I think there are more people today who know the story of Frankie Knuckles — or at least parts of it — than there were when he was still with us. His following has grown exponentially since April 1, 2014. Even when he was alive, the number of people who claimed to have been at The Warehouse would have filled a football stadium, with standing-room-only admission. They weren’t really there but let’s be honest: few of us were and we all wish we had been, born 10 or 20 or 30 years too late, and in the wrong place.

A new generation has discovered Frankie Knuckles and they’ve really gotten it. People who weren’t alive even in the ’90s prize his memory, and that memory almost universally represents good things — values like taste, kindness, a kind of sweetness that you rarely see outside of children. The music industry often does evil but the people in it still cherish the good. That doesn’t speak well for our business but probably speaks well for our souls.

Years ago I remember telling Elbert Phillips (one of a small handful of DJs who opened for Frankie at his residencies on the regular) that I could hear the influence of Frankie in his DJ sets. Not by the music he played or how he played them. His DJ sets didn’t take me on a journey: they told me a story. It had a beginning, a middle and an end and Elbert’s DJ sets, like Frankie’s, felt like they were addressing me personally. More than a name on a flyer or a credit on a remix, that’s how I could trace Elbert’s lineage — that’s the DNA that connects Frankie and his children. You can dance in communion in the biggest room in the most exotic city on Earth, and this is the kind of DJ whose style makes you think they are talking only to you.

Today is Frankie Knuckles Day, when fans who knew him or didn’t, met him or never did post videos from YouTube and SoundCloud to honor the one DJ who insisted he wasn’t bigger than the music but, in death, kind of is. It doesn’t matter if all you know is “The Whistle Song” (or the new remixes of it) or that underground Lou Rawls joint or some white label only you and four other people have ever heard.

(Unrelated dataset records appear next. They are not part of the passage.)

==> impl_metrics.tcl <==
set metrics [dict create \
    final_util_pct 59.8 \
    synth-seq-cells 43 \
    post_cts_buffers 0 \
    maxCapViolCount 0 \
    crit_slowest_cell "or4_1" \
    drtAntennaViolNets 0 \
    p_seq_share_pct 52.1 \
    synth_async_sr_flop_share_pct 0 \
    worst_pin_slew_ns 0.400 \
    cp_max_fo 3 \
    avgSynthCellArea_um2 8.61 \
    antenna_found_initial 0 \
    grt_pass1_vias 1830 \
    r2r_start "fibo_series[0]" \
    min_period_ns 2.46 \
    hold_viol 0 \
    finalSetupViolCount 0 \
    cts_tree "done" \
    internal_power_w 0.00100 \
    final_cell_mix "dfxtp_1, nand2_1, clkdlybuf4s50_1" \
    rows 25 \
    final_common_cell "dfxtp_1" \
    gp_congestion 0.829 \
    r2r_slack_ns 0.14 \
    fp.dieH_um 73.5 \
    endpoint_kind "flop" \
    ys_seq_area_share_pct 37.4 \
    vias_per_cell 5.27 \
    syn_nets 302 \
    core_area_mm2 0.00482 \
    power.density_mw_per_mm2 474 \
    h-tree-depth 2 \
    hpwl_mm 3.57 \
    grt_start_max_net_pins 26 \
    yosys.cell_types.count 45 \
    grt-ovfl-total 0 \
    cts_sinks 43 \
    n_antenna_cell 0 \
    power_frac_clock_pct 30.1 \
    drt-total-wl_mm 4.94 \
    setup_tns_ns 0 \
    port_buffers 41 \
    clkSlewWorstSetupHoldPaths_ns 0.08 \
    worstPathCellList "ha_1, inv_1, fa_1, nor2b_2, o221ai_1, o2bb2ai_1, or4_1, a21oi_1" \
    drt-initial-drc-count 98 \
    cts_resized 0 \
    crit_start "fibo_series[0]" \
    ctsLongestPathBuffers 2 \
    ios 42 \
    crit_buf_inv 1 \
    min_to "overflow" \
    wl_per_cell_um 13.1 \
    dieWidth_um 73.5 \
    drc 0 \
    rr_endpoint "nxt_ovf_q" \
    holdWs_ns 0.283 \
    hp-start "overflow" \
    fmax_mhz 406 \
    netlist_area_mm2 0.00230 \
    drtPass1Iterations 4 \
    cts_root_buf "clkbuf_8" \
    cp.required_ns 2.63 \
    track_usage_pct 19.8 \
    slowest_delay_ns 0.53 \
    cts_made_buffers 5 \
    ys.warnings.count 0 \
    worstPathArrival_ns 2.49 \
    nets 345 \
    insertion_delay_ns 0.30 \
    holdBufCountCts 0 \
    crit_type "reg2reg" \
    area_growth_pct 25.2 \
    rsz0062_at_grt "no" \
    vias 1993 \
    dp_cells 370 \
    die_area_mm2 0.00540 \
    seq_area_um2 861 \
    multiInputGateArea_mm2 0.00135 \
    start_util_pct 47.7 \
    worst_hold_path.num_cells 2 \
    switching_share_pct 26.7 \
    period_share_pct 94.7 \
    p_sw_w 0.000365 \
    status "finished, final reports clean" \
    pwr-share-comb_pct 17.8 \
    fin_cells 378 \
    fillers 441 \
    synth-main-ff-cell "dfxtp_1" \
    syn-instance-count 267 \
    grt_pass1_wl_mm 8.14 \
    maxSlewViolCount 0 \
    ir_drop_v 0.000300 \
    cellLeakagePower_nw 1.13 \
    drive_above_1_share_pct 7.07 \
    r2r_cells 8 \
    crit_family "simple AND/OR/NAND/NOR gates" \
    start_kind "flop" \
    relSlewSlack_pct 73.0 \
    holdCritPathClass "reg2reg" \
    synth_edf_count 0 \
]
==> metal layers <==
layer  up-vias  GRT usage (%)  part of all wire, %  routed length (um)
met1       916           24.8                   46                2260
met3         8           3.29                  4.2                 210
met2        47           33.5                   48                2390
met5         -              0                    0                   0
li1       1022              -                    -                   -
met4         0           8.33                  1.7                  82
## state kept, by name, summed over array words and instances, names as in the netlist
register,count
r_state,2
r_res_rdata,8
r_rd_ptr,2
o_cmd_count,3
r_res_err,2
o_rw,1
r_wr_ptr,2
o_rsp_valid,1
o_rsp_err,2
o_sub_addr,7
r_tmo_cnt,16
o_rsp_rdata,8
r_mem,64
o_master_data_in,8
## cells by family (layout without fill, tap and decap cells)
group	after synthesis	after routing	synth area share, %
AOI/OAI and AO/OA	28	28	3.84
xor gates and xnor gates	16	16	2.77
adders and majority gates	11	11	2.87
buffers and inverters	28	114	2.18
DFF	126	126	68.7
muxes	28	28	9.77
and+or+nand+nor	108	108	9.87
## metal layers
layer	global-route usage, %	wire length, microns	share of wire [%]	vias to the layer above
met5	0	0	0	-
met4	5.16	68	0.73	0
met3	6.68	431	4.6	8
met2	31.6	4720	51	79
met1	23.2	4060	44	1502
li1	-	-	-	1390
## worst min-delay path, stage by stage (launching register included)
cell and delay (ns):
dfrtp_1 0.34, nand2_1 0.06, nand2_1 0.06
<file path="src/rtl/chan_pkg.sv">
`default_nettype none
// ============================================================================
// chan_pkg : shared types and constants for the channel error injector
// Rev 1.0
// ============================================================================
package chan_pkg;

    typedef enum logic [1:0] {
        CH_OFF      = 2'd0,
        CH_PERIODIC = 2'd1,
        CH_RANDOM   = 2'd2,
        CH_BURST    = 2'd3
    } chan_mode_t;

    typedef enum logic {
        BS_IDLE  = 1'b0,
        BS_BURST = 1'b1
    } burst_state_t;

    // Fibonacci taps 16,14,13,11 expressed as bit indices 15,13,12,10
    localparam logic [15:0] LFSR_TAPS = 16'hB400;
    localparam int          CNT_W     = 32;

    function automatic logic [CNT_W-1:0] sat_add(input logic [CNT_W-1:0] a,
                                                 input logic [CNT_W-1:0] b);
        logic [CNT_W:0] sum;
        sum = {1'b0, a} + {1'b0, b};
        return sum[CNT_W] ? {CNT_W{1'b1}} : sum[CNT_W-1:0];
    endfunction

endpackage
`default_nettype wire

</file>
<file path="src/rtl/lfsr16.sv">
`default_nettype none
// ============================================================================
// lfsr16 : 16-bit Fibonacci LFSR with advance enable and synchronous clear
// Rev 1.0
// ============================================================================
module lfsr16
    import chan_pkg::*;
#(
    parameter logic [15:0] SEED = 16'hACE1
) (
    input  logic        clk,
    input  logic        rst,
    input  logic        adv,
    input  logic        clr,
    output logic [15:0] state
);
    // An all-zero state would lock up, so a zero seed is replaced by 1
    localparam logic [15:0] INIT = (SEED == 16'h0000) ? 16'h0001 : SEED;

    always_ff @(posedge clk or negedge rst) begin
        if (!rst) begin
            state <= INIT;
        end else if (clr) begin
            state <= INIT;
        end else if (adv) begin
            state <= {state[14:0], ^(state & LFSR_TAPS)};
        end
    end

endmodule
`default_nettype wire

</file>
<file path="src/rtl/channel_err_inj.sv">
`default_nettype none
// ============================================================================
// channel_err_inj : registers encoder symbols and flips masked bits in
// OFF / PERIODIC / RANDOM / BURST modes, with saturating BER counters. Rev 1.0
// ============================================================================
module channel_err_inj
    import chan_pkg::*;
#(
    parameter int          W         = 2,
    parameter int          N         = 4,
    parameter int          P         = 4,
    parameter int          BURST_LEN = 2,
    parameter int          WINDOW    = 256,
    parameter logic [15:0] SEED      = 16'hACE1
) (
    input  logic             clk,
    input  logic             rst,
    input  logic             valid_i,
    input  logic [W-1:0]     sym_i,
    input  logic [1:0]       mode_i,
    input  logic [W-1:0]     mask_i,
    input  logic             clear_i,
    output logic             valid_o,
    output logic [W-1:0]     sym_o,
    output logic             err_o,
    output logic [CNT_W-1:0] sym_ct_o,
    output logic [CNT_W-1:0] err_sym_ct_o,
    output logic [CNT_W-1:0] bad_bit_ct_o
);
    localparam logic [CNT_W-1:0] PER_THRESH = 32'((1 << P) - BURST_LEN);
    localparam logic [15:0]      RAND_MASK  = 16'((1 << N) - 1);

    logic [15:0]      lfsr;
    logic             accept;
    logic             rand_hit;
    logic             per_hit;
    logic             in_win;
    logic             trig;
    logic             inj;
    logic             flip;
    logic [CNT_W-1:0] mask_bits;
    chan_mode_t       mode;
    burst_state_t     bstate;
    logic [CNT_W-1:0] bc;

    assign mode     = chan_mode_t'(mode_i);
    assign accept   = valid_i && !clear_i;
    assign rand_hit = (lfsr & RAND_MASK) == 16'h0000;
    assign per_hit  = 32'(sym_ct_o[P-1:0]) >= PER_THRESH;
    assign in_win   = (WINDOW == 0) || (sym_ct_o < 32'(WINDOW));

    lfsr16 #(
        .SEED (SEED)
    ) u_lfsr (
        .clk   (clk),
        .rst   (rst),
        .adv   (accept),
        .clr   (clear_i),
        .state (lfsr)
    );

    always_comb begin
        trig = 1'b0;
        case (mode)
            CH_OFF:      trig = 1'b0;
            CH_PERIODIC: trig = per_hit;
            CH_RANDOM:   trig = rand_hit;
            CH_BURST:    trig = (bstate == BS_BURST) || rand_hit;
            default:     trig = 1'b0;
        endcase
    end

    assign inj  = accept && trig && in_win;
    assign flip = inj && (mask_i != '0);

    always_comb begin
        mask_bits = '0;
        for (int i = 0; i < W; i++) begin
            mask_bits = mask_bits + 32'(mask_i[i]);
        end
    end

    // Burst FSM keeps running past the window end; only the flips are gated
    always_ff @(posedge clk or negedge rst) begin
        if (!rst) begin
            bstate <= BS_IDLE;
            bc     <= '0;
        end else if (clear_i || mode != CH_BURST) begin
            bstate <= BS_IDLE;
            bc     <= '0;
        end else if (accept) begin
            case (bstate)
                BS_IDLE: begin
                    if (rand_hit) begin
                        bc <= 32'(BURST_LEN - 1);
                        if (BURST_LEN > 1) begin
                            bstate <= BS_BURST;
                        end
                    end
                end
                BS_BURST: begin
                    bc <= bc - 32'd1;
                    if (bc == 32'd1) begin
                        bstate <= BS_IDLE;
                    end
                end
                default: bstate <= BS_IDLE;
            endcase
        end
    end

    always_ff @(posedge clk or negedge rst) begin
        if (!rst) begin
            valid_o      <= 1'b0;
            sym_o        <= '0;
            err_o        <= 1'b0;
            sym_ct_o     <= '0;
            err_sym_ct_o <= '0;
            bad_bit_ct_o <= '0;
        end else begin
            valid_o <= valid_i;
            err_o   <= 1'b0;
            if (clear_i) begin
                sym_ct_o     <= '0;
                err_sym_ct_o <= '0;
                bad_bit_ct_o <= '0;
                if (valid_i) begin
                    sym_o <= sym_i;
                end
            end else if (valid_i) begin
                sym_o    <= sym_i ^ (inj ? mask_i : '0);
                err_o    <= flip;
                sym_ct_o <= sat_add(sym_ct_o, 32'd1);
                if (flip) begin
                    err_sym_ct_o <= sat_add(err_sym_ct_o, 32'd1);
                end
                if (inj) begin
                    bad_bit_ct_o <= sat_add(bad_bit_ct_o, mask_bits);
                end
            end
        end
    end

endmodule
`default_nettype wire

</file>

It’s important to share something that he left behind.

A year after Frankie died, I interviewed Eric Kupper who thought the Director’s Cut material was pretty much all out there. “There’s not as much as you would think,” he said. “There are a few unfinished things that I want to wrap up, but our approach was very much just to make them and put them out. We weren’t sitting on a lot of material when he died. Most of it’s come out.”

But it seems people are digging up new material all the time. It doesn’t feel exploitative, the way the big labels that keep churning out “unreleased sessions” from stars who died young often feel like they’re hustling to exploit the feelings fans have to make a quick buck with inferior product. With Frankie, it feels like praise. We still buy the records, remix the tracks and replay the sets as a way of keeping Frankie a part of our lives and the soul of the architect dwells in the house he built for us.